Google begegnet dem mit dem Argument, dass gute oder schlechte Ergebnisse bei der Google-Suche auch das Ergebnis der Qualität dieser Seiten sind. Es stimme nicht, dass Google Wettbewerber wie die vertikalen Suchmaschinen benachteilige. Im Gegenteil sei es sogar so, dass die Sites der konkurrierenden Unternehmen Amazon, Shopping.com und Expedia häufig sehr gute Ergebnisse bei Google erzielen und sehr weit oben in den Ergebnislisten landen.

Dem könnten die Kläger allerdings entgegensetzen, dass Amazon, Shopping.com (eBay) und Expedia kaum als echte Konkurrenten Googles zu bezeichnen sind. Vielmehr wurde gerade berichtet, dass diese drei Unternehmen zu den wichtigsten Werbepartnern der Suchmaschine gehört. Dieses Argument ist also zu entkräften.

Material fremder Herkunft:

==> inputs of exp/violet <==
// chip_top
module chip_top
  ( input          clk_i
  , input          reset_i
  , input          v_i
  , input  [31:0]  a_i
  , input  [31:0]  b_i
  , output         v_o
  , output [63:0]  c_o
  );
  reg        v_r, v_o_r;
  reg [31:0] a_r, b_r;
  reg [63:0] c_r;
  wire [63:0] c_n;
  multiplier #(.width_p(32)) MULT
    (.a_i(a_r)
    ,.b_i(b_r)
    ,.c_o(c_n)
    );
  always @(posedge clk_i) begin
    if (reset_i) begin
      v_r   <= 1'b0;
      v_o_r <= 1'b0;
    end else begin
      v_r   <= v_i;
      v_o_r <= v_r;
    end
    a_r <= a_i;
    b_r <= b_i;
    c_r <= c_n;
  end
  assign v_o = v_o_r;
  assign c_o = c_r;
endmodule
export LEC_CHECK = 0
export ABC_AREA = 1
export CAP_MARGIN = 20
export CORE_MARGIN = 2
export CORE_UTILIZATION = 72
export CTS_CLUSTER_DIAMETER = 330
export CTS_CLUSTER_SIZE = 97
export SETUP_SLACK_MARGIN = 0.52
export SLEW_MARGIN = 20
export TNS_END_PERCENT = 10
create_clock -name core_clock -period 3.47 [get_ports {clk_i}]
run.sh (not shown) runs the stock make flow with config.mk's settings and CLKGATE_MAP_FILE=.
==> exp/lagoon: changes against exp/violet <==
ABC_AREA = not set   (was 1)
CORE_UTILIZATION = 25   (was 72)
CTS_CLUSTER_DIAMETER = not set   (was 330)
CTS_CLUSTER_SIZE = not set   (was 97)
SETUP_SLACK_MARGIN = not set   (was 0.52)
TNS_END_PERCENT = not set   (was 10)
==> flow/constraint.sdc (replaced) <==
create_clock -name core_clock -period 7.35 [get_ports {clk_i}]
set_input_delay 1.4700 -clock core_clock [delete_from_list [all_inputs] [get_ports {clk_i}]]
set_output_delay 1.4700 -clock core_clock [all_outputs]
set_load 0.01 [all_outputs]
==> exp/yarrow: changes against exp/violet <==
ABC_AREA = not set   (was 1)
CORE_UTILIZATION = 65   (was 72)
CTS_CLUSTER_DIAMETER = not set   (was 330)
CTS_CLUSTER_SIZE = not set   (was 97)
HOLD_SLACK_MARGIN = 0.3   (was not set)
SETUP_SLACK_MARGIN = -0.2   (was 0.52)
TNS_END_PERCENT = 40   (was 10)
==> flow/constraint.sdc (replaced) <==
create_clock -name core_clock -period 6.19 [get_ports {clk_i}]
set_input_delay 1.2380 -clock core_clock [delete_from_list [all_inputs] [get_ports {clk_i}]]
set_output_delay 1.2380 -clock core_clock [all_outputs]
set_load 0.01 [all_outputs]
==> summary of the runs <==
- exp/violet reached the layout checks and failed them: negative setup slack. exp/yarrow finished but failed the layout checks on negative setup slack. exp/lagoon finished but fails on negative setup slack.
- In flip-flop count, exp/violet and exp/lagoon do not differ.
- The highest non-clock buffer count belongs to exp/yarrow, the lowest to exp/violet.
- The lowest register-to-register slack belongs to exp/violet, the highest to exp/lagoon.
- Maximum frequency, lowest first: exp/lagoon, exp/yarrow, exp/violet.
- Area after synthesis: exp/violet is higher than exp/lagoon (about 8%).
- Via count: exp/yarrow is higher than exp/lagoon (6.0%).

Doch Google vermutet ohnehin, dass sich hinter den Beschwerden die Stör-Manöver eines ganz anderen Konkurrenten verbergen. Auch bei den Wettbewerbsbeschwerden in Europa geht das beklagte Unternehmen davon aus, dass ein Zusammenhang zu Microsoft besteht. Neben den bereits bekannten Verbindungen zwischen Microsoft und Foundem weist Google daraufhin, dass auch die beiden anderen Beschwerdeführer in Texas durch Kanzleien vertreten werden, die Microsoft nahestehen.